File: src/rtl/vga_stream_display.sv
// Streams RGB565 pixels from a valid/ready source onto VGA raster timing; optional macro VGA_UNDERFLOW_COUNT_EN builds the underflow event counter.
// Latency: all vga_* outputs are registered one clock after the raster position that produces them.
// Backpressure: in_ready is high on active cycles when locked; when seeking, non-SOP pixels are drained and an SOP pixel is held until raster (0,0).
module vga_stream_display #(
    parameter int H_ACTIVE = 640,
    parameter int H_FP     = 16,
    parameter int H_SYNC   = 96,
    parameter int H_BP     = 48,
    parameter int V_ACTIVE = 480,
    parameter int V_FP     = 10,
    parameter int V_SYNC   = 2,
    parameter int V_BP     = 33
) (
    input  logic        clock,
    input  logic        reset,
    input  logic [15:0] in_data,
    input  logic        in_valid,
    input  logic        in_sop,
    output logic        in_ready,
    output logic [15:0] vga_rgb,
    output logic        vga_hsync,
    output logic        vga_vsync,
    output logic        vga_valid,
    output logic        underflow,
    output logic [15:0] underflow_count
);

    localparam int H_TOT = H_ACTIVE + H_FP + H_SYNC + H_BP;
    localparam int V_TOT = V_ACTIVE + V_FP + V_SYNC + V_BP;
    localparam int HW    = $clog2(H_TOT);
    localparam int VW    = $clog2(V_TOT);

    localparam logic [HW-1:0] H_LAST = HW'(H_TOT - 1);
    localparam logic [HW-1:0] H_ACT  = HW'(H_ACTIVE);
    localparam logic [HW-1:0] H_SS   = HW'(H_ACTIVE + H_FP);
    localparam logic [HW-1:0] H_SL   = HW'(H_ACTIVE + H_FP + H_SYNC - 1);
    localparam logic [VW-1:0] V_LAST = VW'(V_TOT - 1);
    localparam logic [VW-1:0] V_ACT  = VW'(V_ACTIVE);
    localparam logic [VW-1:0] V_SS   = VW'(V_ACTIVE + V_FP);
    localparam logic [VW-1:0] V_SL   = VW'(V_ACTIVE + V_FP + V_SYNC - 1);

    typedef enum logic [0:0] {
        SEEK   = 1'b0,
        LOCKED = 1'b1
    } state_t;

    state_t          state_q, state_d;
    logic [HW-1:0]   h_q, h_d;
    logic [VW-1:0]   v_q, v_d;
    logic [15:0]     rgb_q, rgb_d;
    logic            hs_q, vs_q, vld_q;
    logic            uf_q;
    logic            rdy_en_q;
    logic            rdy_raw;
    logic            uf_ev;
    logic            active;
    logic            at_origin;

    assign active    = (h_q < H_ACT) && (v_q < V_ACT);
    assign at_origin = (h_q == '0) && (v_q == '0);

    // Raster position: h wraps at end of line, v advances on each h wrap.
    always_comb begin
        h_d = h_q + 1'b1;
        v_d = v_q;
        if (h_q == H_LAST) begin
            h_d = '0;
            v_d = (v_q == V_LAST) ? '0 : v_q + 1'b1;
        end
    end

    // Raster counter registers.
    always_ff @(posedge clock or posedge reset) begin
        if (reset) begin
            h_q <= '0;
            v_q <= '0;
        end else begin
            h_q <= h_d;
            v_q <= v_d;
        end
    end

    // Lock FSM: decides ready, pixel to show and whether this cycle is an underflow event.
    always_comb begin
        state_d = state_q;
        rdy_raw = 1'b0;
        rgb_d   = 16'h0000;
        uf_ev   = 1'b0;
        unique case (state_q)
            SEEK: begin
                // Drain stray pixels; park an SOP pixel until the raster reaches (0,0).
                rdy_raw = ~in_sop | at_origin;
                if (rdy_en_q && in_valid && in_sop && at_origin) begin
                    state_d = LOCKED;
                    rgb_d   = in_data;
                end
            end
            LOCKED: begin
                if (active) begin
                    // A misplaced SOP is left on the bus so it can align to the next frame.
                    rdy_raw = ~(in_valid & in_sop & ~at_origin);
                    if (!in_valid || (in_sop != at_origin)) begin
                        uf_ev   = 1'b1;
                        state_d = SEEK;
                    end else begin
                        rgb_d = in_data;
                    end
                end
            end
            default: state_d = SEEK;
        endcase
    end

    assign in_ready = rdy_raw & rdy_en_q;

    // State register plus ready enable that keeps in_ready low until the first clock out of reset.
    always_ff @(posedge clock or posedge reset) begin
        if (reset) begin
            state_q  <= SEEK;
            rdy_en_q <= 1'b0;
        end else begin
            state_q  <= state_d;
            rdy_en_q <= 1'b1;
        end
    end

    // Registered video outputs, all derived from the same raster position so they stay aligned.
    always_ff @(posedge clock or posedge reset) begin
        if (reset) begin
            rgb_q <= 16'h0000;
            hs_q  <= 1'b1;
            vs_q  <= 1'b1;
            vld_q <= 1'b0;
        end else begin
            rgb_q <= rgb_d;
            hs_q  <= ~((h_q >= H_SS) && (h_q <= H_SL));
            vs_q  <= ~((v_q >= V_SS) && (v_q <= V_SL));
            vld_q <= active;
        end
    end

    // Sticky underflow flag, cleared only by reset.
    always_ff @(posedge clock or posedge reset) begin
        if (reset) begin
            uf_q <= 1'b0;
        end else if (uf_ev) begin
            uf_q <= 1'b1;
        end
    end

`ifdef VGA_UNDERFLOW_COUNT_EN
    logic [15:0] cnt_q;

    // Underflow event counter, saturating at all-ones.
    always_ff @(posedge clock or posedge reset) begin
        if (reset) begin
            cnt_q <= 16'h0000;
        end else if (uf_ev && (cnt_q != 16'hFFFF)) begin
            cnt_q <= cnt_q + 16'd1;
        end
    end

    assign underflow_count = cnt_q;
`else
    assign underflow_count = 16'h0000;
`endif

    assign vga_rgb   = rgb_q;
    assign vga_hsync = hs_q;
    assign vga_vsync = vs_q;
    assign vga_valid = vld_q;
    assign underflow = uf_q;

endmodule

· · · ·

Exercise aim
Out of the data above, transcribe exactly and only the lines starting with the line that has "rdy_raw = 1'b0;" and going on through the line that has "assign in_ready = rdy_raw & rdy_en_q;", both included.

Finished task
        rdy_raw = 1'b0;
        rgb_d   = 16'h0000;
        uf_ev   = 1'b0;
        unique case (state_q)
            SEEK: begin
                // Drain stray pixels; park an SOP pixel until the raster reaches (0,0).
                rdy_raw = ~in_sop | at_origin;
                if (rdy_en_q && in_valid && in_sop && at_origin) begin
                    state_d = LOCKED;
                    rgb_d   = in_data;
                end
            end
            LOCKED: begin
                if (active) begin
                    // A misplaced SOP is left on the bus so it can align to the next frame.
                    rdy_raw = ~(in_valid & in_sop & ~at_origin);
                    if (!in_valid || (in_sop != at_origin)) begin
                        uf_ev   = 1'b1;
                        state_d = SEEK;
                    end else begin
                        rgb_d = in_data;
                    end
                end
            end
            default: state_d = SEEK;
        endcase
    end

    assign in_ready = rdy_raw & rdy_en_q;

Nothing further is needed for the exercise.